> **RECORDS FOR THIS EXERCISE**:
__________________________________________________

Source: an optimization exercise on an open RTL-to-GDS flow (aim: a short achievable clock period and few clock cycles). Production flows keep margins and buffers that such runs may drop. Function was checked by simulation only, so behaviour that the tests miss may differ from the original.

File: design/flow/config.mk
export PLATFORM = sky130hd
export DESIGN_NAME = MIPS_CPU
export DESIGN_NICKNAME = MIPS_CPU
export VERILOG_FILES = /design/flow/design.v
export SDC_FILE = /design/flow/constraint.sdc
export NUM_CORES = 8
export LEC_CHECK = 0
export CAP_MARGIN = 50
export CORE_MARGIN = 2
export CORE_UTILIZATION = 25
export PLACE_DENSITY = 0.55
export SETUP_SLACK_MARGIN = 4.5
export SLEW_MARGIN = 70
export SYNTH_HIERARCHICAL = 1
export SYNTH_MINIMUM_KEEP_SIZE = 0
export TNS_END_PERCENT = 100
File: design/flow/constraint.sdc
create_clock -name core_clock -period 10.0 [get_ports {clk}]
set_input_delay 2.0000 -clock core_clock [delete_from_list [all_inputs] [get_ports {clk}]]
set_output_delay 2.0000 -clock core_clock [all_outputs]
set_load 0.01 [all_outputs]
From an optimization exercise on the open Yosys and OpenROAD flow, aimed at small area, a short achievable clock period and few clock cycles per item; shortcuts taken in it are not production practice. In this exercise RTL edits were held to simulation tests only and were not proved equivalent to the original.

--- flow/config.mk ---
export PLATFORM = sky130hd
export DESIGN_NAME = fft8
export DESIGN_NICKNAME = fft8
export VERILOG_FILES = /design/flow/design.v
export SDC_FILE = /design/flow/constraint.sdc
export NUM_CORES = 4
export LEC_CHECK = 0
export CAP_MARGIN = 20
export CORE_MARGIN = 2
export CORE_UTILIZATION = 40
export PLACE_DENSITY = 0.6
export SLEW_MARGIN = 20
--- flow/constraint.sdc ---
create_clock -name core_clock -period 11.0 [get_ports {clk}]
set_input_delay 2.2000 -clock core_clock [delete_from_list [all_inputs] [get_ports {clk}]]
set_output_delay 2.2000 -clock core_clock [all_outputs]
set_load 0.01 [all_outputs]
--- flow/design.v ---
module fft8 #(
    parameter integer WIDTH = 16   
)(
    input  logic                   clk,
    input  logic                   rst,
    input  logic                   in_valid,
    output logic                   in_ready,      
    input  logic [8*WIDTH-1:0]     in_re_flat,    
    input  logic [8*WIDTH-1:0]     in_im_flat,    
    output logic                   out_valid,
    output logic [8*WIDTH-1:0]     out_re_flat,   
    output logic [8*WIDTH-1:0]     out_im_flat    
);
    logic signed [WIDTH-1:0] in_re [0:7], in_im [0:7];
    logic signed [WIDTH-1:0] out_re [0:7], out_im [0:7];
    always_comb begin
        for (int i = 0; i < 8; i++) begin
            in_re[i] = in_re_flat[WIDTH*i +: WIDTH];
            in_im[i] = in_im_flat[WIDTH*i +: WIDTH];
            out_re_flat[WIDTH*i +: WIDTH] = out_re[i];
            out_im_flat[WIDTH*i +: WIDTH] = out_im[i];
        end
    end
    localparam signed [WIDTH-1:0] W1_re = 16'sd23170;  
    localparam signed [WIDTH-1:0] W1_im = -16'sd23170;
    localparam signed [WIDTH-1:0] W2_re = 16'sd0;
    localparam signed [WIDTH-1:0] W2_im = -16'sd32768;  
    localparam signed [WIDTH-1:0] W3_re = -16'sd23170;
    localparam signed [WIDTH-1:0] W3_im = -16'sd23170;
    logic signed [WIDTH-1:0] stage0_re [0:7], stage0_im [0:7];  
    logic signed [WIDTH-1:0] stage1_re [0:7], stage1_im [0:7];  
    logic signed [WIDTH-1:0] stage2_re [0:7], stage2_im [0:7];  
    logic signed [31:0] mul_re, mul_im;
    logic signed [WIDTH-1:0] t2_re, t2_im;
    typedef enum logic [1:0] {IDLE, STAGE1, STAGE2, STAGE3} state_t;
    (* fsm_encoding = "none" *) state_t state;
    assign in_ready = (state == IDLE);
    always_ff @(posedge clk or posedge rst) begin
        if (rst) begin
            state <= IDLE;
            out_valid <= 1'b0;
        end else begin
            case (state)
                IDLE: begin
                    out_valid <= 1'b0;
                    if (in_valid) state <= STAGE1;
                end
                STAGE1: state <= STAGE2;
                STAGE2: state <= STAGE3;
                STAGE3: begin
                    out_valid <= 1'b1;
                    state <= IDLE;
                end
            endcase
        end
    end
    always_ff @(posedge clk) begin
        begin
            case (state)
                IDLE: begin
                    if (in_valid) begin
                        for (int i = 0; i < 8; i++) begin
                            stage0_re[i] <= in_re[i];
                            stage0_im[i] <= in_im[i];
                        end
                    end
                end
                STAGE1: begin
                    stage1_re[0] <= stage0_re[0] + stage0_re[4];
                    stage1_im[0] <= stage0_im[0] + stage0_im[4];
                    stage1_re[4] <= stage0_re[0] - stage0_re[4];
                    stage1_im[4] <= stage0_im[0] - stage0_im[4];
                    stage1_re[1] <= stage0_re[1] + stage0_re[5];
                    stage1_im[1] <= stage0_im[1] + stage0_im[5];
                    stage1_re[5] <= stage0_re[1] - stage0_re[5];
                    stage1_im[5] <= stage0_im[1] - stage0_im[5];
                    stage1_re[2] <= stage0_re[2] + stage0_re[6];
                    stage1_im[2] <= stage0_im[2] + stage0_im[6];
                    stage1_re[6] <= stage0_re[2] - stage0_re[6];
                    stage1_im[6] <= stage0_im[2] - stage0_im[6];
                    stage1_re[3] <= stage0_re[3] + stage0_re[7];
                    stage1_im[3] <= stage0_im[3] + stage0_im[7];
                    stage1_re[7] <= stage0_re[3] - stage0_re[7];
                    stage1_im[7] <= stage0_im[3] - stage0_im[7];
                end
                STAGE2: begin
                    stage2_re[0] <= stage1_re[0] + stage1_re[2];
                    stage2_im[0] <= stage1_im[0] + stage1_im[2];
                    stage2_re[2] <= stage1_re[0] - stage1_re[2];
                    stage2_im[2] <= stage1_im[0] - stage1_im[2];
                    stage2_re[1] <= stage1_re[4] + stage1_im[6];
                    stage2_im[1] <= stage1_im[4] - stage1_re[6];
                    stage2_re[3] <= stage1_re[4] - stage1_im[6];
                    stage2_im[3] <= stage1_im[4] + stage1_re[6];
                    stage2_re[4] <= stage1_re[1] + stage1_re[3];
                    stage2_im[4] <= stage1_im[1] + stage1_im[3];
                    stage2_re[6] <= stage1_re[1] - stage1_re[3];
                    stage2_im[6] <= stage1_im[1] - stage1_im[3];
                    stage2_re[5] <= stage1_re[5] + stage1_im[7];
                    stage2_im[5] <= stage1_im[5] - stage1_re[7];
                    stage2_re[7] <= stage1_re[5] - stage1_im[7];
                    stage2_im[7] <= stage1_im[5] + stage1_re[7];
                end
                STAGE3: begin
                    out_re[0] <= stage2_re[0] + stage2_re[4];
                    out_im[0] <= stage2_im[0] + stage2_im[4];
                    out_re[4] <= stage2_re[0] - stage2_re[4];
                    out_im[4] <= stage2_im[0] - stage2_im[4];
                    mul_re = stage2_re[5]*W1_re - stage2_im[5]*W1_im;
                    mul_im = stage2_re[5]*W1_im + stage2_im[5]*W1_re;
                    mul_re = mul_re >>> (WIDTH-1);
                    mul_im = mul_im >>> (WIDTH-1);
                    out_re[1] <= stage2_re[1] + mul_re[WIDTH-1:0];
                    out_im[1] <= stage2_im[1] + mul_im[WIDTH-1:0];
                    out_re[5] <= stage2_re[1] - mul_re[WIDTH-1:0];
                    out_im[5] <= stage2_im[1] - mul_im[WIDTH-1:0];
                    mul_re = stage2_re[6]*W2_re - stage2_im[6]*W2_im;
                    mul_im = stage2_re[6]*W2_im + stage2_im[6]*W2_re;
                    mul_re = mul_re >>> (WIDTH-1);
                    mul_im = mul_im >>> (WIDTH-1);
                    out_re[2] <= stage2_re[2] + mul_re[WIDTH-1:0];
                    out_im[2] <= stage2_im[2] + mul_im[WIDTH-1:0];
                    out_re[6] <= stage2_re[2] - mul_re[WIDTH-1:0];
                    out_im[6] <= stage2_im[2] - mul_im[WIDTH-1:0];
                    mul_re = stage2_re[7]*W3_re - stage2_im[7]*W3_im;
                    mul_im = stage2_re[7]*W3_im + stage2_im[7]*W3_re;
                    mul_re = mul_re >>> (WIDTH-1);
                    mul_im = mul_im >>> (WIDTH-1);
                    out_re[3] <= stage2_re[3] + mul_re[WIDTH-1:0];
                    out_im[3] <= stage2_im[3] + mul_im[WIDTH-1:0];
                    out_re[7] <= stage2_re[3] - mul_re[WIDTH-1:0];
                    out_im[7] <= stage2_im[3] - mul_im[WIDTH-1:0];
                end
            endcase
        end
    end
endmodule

__________________________________________________

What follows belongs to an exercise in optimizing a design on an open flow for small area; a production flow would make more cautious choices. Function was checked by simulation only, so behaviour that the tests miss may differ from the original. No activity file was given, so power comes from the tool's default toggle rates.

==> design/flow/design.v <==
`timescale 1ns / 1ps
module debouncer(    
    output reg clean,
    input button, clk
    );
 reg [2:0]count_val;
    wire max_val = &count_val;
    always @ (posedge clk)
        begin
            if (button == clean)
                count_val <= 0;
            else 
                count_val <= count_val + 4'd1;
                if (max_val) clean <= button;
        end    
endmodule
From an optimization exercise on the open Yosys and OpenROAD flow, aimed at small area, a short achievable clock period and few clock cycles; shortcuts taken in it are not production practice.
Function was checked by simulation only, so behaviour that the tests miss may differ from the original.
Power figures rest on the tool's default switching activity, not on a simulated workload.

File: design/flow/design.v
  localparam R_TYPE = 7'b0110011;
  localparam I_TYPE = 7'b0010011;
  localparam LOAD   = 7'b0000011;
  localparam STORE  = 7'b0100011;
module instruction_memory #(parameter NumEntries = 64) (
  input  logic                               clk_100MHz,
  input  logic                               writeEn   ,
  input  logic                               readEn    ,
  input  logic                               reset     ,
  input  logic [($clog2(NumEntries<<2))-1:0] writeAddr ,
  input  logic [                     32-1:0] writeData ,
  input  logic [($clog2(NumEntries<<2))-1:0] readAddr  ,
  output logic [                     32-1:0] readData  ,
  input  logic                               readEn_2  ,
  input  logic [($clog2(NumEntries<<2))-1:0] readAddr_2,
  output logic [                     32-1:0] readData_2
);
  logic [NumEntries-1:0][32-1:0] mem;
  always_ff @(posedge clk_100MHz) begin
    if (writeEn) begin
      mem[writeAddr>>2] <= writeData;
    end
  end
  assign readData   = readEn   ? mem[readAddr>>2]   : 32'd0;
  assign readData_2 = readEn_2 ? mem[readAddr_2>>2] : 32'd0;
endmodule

__________________________________________________

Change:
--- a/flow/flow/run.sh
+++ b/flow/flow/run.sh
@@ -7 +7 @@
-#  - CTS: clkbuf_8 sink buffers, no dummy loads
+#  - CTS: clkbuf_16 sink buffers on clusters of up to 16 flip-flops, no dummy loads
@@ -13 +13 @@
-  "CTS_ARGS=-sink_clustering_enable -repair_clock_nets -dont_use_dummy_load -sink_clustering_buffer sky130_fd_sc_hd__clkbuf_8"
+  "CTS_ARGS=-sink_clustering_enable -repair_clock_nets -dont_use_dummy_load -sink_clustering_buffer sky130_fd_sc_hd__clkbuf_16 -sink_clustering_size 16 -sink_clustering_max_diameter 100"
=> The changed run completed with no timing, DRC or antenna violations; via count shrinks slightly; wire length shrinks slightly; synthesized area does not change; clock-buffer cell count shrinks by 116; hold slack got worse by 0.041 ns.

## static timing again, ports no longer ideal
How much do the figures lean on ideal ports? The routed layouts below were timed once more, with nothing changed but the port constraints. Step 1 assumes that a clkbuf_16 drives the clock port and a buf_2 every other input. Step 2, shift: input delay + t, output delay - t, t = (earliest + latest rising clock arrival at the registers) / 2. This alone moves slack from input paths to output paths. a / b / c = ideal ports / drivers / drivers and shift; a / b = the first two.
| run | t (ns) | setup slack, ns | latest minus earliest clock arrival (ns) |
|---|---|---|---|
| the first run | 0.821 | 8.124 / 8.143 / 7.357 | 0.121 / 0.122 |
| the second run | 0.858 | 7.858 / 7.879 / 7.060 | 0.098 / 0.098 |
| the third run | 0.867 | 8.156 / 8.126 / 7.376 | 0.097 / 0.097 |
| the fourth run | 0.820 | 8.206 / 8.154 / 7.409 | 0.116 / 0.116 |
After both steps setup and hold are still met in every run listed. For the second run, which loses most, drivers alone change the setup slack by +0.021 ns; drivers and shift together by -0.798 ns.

__________________________________________________

> **TRY IT**: For the material above, reproduce exactly the lines from the line with "How much do" to the line with "After both steps", inclusive, and exclude all others.

> **RESPONSE BELOW**:
How much do the figures lean on ideal ports? The routed layouts below were timed once more, with nothing changed but the port constraints. Step 1 assumes that a clkbuf_16 drives the clock port and a buf_2 every other input. Step 2, shift: input delay + t, output delay - t, t = (earliest + latest rising clock arrival at the registers) / 2. This alone moves slack from input paths to output paths. a / b / c = ideal ports / drivers / drivers and shift; a / b = the first two.
| run | t (ns) | setup slack, ns | latest minus earliest clock arrival (ns) |
|---|---|---|---|
| the first run | 0.821 | 8.124 / 8.143 / 7.357 | 0.121 / 0.122 |
| the second run | 0.858 | 7.858 / 7.879 / 7.060 | 0.098 / 0.098 |
| the third run | 0.867 | 8.156 / 8.126 / 7.376 | 0.097 / 0.097 |
| the fourth run | 0.820 | 8.206 / 8.154 / 7.409 | 0.116 / 0.116 |
After both steps setup and hold are still met in every run listed. For the second run, which loses most, drivers alone change the setup slack by +0.021 ns; drivers and shift together by -0.798 ns.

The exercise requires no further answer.